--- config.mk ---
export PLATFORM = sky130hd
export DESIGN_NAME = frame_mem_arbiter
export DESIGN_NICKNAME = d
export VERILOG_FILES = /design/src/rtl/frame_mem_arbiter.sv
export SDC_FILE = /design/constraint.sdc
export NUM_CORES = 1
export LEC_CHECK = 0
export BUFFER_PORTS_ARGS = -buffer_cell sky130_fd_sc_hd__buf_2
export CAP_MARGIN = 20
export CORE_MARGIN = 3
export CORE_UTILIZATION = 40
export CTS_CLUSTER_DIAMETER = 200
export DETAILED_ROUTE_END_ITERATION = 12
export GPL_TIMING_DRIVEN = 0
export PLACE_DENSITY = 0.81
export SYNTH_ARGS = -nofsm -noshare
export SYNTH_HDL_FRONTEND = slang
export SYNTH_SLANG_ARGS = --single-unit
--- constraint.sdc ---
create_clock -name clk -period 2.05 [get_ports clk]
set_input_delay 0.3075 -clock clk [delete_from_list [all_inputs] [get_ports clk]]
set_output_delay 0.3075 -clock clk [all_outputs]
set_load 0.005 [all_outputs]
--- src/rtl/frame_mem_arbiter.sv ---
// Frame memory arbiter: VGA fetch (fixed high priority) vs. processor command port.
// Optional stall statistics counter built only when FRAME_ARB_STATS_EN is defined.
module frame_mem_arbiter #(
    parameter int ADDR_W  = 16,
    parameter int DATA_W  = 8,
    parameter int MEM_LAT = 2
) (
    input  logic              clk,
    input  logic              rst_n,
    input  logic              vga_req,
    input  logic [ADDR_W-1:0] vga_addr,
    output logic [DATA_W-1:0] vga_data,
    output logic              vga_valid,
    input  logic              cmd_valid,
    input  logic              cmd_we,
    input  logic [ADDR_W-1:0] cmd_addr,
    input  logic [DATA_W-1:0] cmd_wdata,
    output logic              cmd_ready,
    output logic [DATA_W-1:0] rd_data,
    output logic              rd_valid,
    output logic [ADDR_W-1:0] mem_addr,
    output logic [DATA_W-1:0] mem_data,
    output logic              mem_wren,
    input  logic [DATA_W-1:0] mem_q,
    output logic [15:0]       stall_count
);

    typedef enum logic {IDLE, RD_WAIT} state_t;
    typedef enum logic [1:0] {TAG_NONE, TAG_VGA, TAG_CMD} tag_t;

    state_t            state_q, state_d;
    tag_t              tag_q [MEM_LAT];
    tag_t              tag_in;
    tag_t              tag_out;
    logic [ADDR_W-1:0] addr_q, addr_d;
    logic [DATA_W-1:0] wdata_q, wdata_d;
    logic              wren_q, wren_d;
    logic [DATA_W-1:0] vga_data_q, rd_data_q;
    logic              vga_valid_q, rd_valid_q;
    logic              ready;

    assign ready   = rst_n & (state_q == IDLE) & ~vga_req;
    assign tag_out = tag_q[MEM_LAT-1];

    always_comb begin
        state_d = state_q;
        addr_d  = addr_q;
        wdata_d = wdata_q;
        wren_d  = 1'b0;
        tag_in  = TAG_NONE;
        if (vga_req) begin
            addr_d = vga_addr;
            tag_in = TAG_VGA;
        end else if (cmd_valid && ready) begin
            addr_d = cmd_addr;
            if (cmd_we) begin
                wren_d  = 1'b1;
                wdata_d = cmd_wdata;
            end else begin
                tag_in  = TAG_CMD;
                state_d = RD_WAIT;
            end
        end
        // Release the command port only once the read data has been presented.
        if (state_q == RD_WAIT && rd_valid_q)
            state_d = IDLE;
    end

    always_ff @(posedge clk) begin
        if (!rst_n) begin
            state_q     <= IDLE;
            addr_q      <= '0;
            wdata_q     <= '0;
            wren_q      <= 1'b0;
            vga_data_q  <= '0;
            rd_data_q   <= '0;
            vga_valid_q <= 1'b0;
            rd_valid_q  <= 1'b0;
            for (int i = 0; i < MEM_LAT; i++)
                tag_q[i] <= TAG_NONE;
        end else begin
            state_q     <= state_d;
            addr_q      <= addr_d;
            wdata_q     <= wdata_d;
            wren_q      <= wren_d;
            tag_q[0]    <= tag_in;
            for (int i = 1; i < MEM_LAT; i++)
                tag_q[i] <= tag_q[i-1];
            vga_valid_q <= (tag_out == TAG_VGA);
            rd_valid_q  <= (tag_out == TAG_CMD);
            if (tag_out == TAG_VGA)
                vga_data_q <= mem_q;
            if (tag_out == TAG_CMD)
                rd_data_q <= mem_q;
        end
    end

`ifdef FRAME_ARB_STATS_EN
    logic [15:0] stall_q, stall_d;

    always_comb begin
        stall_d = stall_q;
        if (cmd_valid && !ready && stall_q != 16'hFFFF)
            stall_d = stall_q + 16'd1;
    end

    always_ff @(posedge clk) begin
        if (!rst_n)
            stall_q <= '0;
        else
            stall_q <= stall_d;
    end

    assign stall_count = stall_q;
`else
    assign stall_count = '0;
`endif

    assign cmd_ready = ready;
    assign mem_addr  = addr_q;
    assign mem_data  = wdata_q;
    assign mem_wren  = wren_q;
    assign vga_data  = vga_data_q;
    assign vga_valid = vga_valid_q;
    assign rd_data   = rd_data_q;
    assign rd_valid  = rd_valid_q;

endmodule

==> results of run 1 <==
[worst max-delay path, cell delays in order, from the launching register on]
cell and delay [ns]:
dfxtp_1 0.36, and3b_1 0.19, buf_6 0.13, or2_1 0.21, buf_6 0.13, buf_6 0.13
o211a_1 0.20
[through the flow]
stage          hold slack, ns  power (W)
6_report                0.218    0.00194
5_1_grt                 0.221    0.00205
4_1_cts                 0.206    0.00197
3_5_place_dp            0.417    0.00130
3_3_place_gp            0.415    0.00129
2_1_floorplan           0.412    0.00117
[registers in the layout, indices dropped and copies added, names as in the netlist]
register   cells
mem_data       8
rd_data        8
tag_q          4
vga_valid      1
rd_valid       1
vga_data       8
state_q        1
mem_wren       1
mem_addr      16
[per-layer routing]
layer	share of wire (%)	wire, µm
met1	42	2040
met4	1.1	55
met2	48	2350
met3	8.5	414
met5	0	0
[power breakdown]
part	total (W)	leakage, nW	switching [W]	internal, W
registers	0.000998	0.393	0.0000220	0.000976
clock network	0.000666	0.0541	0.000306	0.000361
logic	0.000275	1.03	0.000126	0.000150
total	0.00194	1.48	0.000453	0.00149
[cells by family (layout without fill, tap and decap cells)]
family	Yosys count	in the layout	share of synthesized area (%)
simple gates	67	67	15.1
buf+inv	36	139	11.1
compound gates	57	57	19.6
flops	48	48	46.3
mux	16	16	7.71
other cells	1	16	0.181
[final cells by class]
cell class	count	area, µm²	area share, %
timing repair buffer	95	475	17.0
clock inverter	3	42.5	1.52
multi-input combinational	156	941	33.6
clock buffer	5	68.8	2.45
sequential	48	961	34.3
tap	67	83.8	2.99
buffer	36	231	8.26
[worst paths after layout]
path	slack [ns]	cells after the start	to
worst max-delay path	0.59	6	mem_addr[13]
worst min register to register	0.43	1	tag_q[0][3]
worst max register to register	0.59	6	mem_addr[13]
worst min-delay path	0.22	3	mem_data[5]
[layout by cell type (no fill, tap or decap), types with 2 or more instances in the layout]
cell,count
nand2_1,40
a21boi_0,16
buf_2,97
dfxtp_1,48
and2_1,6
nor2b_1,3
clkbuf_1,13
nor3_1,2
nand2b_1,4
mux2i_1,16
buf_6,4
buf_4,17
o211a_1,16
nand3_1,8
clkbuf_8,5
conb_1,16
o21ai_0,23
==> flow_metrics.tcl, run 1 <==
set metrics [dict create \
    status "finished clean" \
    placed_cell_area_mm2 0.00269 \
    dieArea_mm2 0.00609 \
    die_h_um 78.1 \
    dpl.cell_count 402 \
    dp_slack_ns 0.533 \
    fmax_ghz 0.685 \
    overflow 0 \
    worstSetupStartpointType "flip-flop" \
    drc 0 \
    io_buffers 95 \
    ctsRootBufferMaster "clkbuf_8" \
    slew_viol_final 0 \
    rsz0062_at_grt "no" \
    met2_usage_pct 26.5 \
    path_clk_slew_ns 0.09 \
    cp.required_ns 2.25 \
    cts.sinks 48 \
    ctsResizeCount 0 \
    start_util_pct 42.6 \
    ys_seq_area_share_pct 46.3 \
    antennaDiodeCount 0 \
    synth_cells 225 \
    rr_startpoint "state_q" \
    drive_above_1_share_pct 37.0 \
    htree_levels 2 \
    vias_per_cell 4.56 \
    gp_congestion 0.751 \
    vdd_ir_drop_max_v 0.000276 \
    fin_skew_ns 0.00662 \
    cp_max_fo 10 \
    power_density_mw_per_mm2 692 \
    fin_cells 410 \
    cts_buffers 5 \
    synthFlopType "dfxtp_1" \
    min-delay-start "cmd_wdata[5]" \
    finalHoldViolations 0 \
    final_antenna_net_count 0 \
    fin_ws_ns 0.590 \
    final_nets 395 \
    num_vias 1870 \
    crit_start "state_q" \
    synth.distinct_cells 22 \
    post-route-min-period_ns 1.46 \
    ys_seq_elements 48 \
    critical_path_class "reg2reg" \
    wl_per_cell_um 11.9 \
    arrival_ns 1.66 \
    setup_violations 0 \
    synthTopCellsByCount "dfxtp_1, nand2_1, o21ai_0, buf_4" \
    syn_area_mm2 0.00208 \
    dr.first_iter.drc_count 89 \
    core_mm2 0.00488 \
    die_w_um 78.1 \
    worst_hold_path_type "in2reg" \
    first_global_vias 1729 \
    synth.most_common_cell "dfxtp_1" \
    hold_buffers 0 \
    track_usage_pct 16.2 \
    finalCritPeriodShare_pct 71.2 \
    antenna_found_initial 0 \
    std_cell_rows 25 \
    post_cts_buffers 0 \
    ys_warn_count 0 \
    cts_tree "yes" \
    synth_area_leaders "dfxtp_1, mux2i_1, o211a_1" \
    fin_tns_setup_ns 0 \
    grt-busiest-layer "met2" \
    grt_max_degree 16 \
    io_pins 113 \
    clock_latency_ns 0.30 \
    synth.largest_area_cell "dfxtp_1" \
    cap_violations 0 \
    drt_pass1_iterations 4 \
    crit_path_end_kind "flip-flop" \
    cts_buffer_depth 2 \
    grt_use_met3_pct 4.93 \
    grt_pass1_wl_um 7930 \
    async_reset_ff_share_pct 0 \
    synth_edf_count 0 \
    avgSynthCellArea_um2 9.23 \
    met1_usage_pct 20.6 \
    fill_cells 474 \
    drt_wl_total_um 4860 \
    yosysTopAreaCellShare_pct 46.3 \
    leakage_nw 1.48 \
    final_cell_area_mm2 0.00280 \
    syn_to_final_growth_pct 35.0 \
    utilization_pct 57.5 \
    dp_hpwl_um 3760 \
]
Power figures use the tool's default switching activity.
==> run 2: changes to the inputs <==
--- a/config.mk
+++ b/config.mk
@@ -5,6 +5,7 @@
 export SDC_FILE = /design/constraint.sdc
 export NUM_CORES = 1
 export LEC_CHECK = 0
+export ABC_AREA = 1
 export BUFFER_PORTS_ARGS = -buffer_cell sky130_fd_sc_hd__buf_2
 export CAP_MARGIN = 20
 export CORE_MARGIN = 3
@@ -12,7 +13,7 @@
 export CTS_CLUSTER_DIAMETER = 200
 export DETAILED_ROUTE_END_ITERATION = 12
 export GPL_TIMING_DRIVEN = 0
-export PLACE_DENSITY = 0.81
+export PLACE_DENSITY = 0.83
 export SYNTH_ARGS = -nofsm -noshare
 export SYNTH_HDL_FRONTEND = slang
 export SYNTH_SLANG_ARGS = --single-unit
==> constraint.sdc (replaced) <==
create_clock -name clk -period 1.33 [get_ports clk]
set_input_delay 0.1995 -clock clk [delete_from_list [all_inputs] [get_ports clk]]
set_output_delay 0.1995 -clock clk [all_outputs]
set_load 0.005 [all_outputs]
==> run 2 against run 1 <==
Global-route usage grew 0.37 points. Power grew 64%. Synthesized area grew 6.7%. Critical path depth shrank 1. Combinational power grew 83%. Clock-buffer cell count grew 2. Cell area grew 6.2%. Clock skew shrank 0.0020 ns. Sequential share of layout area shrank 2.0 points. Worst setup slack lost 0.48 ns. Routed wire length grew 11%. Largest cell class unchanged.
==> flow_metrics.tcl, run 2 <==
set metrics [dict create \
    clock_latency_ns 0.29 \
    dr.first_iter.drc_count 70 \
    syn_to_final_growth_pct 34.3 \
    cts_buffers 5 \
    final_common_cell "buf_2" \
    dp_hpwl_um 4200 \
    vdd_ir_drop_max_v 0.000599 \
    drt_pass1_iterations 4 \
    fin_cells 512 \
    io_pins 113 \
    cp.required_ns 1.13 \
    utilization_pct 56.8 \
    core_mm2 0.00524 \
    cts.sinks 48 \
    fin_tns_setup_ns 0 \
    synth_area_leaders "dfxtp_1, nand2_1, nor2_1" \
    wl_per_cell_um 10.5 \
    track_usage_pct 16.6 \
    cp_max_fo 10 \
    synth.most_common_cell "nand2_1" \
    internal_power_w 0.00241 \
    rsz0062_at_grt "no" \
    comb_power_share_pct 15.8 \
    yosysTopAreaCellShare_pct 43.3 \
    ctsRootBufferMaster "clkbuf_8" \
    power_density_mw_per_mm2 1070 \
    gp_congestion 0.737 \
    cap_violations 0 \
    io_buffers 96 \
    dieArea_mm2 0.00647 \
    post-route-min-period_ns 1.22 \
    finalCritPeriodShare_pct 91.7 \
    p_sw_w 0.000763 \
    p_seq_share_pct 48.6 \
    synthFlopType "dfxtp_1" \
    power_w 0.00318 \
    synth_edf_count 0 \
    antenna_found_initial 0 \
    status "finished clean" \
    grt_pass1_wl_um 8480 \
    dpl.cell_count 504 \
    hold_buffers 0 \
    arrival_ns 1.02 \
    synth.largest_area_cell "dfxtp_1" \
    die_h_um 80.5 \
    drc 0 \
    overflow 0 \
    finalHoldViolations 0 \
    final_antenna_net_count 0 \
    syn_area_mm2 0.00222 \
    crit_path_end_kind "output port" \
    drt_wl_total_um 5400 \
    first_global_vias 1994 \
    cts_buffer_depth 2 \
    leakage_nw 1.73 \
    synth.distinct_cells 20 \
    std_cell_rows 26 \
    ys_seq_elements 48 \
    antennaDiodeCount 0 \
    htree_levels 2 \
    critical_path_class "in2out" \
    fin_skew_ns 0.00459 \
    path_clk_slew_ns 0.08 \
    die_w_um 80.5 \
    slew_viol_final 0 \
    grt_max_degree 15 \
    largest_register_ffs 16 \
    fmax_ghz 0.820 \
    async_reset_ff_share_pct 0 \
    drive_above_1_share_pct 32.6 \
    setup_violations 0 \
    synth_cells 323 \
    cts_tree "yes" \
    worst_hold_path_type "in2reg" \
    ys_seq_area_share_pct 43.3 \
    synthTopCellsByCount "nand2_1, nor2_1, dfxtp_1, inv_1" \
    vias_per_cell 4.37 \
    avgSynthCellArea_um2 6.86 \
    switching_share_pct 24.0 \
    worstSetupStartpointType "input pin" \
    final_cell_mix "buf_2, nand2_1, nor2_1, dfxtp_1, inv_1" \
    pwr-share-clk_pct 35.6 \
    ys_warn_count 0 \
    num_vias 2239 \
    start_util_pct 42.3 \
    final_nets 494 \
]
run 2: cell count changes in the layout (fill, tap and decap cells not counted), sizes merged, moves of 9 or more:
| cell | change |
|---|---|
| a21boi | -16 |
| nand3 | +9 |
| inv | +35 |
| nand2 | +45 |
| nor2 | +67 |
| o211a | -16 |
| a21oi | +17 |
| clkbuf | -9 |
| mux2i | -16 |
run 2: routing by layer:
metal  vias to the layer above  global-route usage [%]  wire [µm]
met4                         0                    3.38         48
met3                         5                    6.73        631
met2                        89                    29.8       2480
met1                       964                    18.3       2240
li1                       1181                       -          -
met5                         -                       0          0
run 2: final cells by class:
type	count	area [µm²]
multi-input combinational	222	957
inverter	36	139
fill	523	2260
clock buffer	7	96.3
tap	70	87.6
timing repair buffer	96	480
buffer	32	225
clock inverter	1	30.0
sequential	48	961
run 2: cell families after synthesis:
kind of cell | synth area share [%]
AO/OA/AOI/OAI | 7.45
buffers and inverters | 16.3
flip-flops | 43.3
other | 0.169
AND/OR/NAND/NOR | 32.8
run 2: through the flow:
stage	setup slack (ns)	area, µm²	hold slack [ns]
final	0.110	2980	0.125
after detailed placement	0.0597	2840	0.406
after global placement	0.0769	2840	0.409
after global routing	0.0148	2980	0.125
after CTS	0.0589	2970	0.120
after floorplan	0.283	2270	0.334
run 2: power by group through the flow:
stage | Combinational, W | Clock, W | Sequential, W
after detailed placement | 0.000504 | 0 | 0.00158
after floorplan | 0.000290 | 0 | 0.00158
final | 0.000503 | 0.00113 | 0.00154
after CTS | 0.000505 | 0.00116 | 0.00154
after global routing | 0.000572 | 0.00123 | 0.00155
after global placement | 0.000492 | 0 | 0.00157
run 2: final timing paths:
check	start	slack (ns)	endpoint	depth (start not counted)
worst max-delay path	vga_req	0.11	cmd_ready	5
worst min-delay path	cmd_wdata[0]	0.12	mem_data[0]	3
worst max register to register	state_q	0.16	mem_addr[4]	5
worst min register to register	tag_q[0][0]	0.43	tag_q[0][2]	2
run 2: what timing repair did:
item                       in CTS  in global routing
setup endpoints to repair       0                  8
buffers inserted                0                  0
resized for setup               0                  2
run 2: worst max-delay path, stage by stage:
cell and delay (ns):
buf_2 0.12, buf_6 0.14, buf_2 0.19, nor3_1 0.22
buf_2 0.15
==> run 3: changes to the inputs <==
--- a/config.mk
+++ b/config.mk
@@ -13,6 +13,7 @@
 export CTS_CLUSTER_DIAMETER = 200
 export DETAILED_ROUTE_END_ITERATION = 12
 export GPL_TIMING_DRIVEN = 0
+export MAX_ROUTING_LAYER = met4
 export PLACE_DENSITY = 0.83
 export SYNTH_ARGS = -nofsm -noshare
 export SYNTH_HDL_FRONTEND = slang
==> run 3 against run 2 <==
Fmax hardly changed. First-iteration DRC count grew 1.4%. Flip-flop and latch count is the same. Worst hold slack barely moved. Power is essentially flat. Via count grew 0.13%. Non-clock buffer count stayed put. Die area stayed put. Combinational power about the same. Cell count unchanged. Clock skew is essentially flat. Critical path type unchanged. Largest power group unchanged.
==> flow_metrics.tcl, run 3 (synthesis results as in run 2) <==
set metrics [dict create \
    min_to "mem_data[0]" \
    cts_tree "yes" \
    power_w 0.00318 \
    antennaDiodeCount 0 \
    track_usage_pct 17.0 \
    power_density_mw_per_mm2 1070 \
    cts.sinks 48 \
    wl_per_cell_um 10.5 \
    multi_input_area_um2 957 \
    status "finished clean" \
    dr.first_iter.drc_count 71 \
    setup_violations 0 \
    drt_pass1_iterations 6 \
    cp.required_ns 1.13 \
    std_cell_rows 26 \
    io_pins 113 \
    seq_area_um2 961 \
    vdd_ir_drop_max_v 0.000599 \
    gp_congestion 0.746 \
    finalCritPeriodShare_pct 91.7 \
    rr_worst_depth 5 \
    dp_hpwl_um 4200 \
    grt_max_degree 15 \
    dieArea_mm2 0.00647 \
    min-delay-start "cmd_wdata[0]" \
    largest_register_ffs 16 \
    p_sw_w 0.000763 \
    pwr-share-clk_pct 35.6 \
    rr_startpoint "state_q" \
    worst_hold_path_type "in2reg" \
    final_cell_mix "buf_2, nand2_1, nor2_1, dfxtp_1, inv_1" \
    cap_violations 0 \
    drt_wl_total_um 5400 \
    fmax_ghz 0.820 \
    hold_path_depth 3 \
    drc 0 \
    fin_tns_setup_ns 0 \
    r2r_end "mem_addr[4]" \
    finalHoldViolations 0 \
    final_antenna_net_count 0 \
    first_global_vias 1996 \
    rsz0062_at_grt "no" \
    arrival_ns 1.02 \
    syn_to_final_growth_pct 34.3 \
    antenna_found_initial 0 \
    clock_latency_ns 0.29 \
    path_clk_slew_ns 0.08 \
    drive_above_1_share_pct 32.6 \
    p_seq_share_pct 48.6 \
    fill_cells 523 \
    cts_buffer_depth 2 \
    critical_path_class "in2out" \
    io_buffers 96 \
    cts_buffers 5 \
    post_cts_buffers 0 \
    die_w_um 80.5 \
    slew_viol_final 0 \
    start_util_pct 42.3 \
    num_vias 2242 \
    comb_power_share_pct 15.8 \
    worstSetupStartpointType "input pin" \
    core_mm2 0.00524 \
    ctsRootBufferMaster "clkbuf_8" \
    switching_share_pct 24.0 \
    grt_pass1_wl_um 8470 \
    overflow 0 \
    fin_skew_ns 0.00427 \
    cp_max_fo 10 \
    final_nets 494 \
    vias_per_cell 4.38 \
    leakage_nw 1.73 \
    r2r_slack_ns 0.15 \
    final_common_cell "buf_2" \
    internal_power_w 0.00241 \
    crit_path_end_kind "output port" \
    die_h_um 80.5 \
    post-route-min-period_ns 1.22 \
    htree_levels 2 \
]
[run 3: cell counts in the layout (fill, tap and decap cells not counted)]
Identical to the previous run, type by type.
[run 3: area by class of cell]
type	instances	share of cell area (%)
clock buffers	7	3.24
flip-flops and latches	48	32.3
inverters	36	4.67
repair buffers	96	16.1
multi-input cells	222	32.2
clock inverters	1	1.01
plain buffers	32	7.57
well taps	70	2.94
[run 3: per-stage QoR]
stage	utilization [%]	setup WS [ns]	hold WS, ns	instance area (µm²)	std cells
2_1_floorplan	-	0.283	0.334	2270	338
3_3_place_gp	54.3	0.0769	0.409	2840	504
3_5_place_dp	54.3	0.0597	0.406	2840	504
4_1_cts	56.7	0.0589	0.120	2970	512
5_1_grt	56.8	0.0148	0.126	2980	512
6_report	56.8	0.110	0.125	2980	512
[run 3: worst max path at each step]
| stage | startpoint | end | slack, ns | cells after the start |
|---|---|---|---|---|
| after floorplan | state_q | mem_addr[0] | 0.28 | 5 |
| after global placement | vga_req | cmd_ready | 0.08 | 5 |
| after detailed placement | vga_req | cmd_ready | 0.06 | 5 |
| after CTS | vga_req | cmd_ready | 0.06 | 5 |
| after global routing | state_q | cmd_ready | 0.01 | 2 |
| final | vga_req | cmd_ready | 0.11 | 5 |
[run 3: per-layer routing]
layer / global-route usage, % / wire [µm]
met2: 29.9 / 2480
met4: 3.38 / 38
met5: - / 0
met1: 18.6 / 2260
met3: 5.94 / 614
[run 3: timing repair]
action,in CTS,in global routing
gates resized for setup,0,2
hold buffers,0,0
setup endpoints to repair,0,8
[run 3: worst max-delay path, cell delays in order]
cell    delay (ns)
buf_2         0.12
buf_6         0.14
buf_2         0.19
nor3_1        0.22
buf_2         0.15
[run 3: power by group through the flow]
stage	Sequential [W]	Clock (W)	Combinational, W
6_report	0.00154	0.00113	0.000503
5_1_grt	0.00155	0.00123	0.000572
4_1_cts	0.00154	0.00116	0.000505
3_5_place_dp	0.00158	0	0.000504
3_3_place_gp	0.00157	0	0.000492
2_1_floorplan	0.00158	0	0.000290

++++++++++

THE PROBLEM: Provide the number of lines in the entries above on which the string "order" is found, and no other text.

EXERCISE OUTPUT: 2